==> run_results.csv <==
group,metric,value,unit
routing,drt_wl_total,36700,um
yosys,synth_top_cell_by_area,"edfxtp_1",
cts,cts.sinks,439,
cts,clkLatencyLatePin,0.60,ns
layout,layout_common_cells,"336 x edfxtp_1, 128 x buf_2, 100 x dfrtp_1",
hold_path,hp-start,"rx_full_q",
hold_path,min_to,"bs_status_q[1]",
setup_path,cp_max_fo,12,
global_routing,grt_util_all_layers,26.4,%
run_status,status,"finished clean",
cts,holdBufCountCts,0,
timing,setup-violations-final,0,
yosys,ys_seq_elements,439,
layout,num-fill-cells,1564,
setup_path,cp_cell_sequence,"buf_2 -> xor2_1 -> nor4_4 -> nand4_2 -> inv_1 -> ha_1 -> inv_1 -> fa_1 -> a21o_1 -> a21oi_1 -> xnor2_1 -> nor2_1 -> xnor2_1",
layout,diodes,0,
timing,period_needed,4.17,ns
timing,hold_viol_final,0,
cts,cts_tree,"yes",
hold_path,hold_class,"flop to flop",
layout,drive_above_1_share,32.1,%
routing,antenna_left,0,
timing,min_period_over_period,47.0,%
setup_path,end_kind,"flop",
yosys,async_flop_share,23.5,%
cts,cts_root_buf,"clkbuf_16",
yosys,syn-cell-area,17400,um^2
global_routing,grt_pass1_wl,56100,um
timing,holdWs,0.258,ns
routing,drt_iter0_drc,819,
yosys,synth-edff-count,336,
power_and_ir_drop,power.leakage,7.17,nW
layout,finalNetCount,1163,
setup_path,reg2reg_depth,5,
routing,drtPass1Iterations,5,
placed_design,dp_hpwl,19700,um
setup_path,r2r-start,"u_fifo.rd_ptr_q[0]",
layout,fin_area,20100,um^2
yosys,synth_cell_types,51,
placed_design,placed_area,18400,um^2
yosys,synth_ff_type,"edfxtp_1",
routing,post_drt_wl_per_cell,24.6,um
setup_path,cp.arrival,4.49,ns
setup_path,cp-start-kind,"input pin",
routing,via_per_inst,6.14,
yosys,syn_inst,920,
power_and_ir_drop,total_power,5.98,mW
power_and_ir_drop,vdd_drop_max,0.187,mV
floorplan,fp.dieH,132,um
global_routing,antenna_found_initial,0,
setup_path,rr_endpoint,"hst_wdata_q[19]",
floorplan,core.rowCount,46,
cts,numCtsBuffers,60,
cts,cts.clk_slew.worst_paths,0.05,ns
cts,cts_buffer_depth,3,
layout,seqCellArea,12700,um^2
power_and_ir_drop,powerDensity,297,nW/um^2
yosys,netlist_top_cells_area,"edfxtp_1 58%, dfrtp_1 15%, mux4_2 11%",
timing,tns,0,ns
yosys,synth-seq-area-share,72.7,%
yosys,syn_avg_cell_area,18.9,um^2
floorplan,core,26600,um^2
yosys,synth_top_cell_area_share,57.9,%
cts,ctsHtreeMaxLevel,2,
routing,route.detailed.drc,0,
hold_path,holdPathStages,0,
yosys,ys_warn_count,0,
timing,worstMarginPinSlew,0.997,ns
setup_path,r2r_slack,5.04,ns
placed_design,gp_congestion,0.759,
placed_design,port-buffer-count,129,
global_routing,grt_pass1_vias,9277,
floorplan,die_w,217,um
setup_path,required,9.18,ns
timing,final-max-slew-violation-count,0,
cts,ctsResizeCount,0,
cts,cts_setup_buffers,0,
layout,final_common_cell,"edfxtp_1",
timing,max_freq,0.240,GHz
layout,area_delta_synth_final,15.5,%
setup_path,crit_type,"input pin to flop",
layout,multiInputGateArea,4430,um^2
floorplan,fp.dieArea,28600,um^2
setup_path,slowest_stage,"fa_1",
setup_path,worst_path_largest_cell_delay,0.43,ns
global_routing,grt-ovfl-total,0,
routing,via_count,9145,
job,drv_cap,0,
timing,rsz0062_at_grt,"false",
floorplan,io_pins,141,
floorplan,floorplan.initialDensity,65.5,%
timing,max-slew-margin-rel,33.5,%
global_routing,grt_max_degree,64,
::::::
* What needs to be done
Copy exactly. The range runs from the line containing "layout,area_delta_synth_final,15.5,%" through the last line of the data.

* Answer space
layout,area_delta_synth_final,15.5,%
setup_path,crit_type,"input pin to flop",
layout,multiInputGateArea,4430,um^2
floorplan,fp.dieArea,28600,um^2
setup_path,slowest_stage,"fa_1",
setup_path,worst_path_largest_cell_delay,0.43,ns
global_routing,grt-ovfl-total,0,
routing,via_count,9145,
job,drv_cap,0,
timing,rsz0062_at_grt,"false",
floorplan,io_pins,141,
floorplan,floorplan.initialDensity,65.5,%
timing,max-slew-margin-rel,33.5,%
global_routing,grt_max_degree,64,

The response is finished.